The coronavirus disease 2019 (COVID-19) pandemic represents the greatest public health emergency of this century. The primary mode of viral transmission is droplet transmission through direct contact with large droplets generated during breathing, talking, coughing, and sneezing. However, the virus can also demonstrate airborne transmission through smaller droplets (< 5 μm in diameter) generated during various medical procedures, collectively termed aerosol-generating procedures. The aim of this study was to analyze droplet contamination of healthcare workers and splatter patterns in the operating theater that resulted from endoscopic transnasal procedures in noninfected patients.

METHODS

A prospective nonrandomized microscopic evaluation of contaminants generated during 10 endoscopic transnasal procedures performed from May 14 to June 11, 2020, in the same operating theater was carried out.
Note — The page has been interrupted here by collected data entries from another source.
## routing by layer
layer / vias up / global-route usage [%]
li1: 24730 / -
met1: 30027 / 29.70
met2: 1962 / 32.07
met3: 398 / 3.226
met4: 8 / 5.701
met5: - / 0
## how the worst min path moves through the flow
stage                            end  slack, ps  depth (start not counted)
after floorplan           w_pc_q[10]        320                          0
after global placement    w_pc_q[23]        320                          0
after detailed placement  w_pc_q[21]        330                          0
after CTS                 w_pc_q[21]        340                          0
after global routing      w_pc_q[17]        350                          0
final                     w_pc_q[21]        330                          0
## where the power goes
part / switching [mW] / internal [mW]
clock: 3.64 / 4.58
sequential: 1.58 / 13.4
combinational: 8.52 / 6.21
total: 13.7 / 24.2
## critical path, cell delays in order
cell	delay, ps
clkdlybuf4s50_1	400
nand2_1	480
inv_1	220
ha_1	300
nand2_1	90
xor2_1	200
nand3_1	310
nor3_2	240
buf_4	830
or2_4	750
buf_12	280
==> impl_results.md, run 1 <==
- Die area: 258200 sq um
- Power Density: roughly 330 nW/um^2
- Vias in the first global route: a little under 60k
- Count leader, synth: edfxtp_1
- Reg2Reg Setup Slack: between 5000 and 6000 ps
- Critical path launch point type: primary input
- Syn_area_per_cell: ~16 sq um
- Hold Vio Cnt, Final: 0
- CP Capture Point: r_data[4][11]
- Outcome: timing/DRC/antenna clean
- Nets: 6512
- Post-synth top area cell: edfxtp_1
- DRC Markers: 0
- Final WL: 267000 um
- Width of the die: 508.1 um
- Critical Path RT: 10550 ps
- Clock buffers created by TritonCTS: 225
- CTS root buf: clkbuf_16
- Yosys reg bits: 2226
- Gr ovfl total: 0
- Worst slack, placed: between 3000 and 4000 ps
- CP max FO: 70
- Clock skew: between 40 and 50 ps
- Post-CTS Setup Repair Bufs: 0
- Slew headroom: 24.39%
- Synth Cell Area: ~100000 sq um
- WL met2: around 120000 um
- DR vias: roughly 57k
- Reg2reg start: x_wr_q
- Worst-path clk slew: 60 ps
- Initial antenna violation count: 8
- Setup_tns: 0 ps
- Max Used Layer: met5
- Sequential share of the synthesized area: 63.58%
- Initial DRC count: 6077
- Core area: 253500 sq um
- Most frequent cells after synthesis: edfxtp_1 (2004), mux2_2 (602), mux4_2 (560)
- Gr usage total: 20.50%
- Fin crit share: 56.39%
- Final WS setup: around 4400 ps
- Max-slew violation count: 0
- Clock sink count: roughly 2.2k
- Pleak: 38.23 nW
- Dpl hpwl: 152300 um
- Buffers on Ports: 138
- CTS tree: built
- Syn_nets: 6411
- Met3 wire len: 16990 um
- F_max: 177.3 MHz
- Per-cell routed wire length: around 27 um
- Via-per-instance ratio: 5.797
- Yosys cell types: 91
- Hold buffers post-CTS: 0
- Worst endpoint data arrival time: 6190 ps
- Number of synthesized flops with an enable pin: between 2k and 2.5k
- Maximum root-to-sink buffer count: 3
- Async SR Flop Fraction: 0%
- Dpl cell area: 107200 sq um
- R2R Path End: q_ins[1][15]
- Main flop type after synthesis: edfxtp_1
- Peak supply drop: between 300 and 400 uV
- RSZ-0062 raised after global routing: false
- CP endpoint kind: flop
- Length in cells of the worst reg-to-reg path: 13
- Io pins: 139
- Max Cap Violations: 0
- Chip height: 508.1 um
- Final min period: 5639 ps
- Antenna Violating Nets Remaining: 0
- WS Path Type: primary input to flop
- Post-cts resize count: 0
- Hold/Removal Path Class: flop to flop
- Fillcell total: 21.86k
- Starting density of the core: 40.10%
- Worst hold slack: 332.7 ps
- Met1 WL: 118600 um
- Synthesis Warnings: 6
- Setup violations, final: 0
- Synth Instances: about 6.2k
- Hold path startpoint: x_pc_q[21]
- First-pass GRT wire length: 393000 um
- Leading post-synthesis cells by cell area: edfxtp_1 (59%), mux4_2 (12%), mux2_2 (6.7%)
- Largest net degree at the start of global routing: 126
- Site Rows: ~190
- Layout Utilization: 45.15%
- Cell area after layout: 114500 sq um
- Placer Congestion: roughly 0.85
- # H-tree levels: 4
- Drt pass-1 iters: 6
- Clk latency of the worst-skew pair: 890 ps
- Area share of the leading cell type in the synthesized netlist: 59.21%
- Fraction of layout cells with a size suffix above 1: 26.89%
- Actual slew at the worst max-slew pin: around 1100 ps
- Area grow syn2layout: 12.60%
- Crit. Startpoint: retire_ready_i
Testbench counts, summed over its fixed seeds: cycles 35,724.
A dilution of monosodium fluorescein, repeatedly instilled through nasal irrigation, was used as a marker of contaminants generated during surgical procedures. Contaminants were collected on detectors worn by healthcare workers and placed in standard points in the operating theater. Analysis of number, dimensions, and characteristics of contaminants was carried out with fluorescence microscopy.

RESULTS

A total of 70 samples collected from 10 surgical procedures were analyzed. Liquid droplets and solid-tissue fragments were identified as contaminants on all detectors analyzed. All healthcare workers appeared to have been exposed to a significant number of contaminants. A significant degree of contamination was observed in every site of the operating room. The mean (range) diameter of liquid droplets was 4.1 (1.0–26.6) μm and that of solid fragments was 23.6 (3.5–263.3) μm.

CONCLUSIONS

Endoscopic endonasal surgery is associated with the generation of large amounts of contaminants, some of which measure less than 5 μm. All healthcare workers in the surgical room are exposed to a significant and similar risk of contamination; therefore, adequate personal protective equipment should be employed when performing endoscopic endonasal surgical procedures.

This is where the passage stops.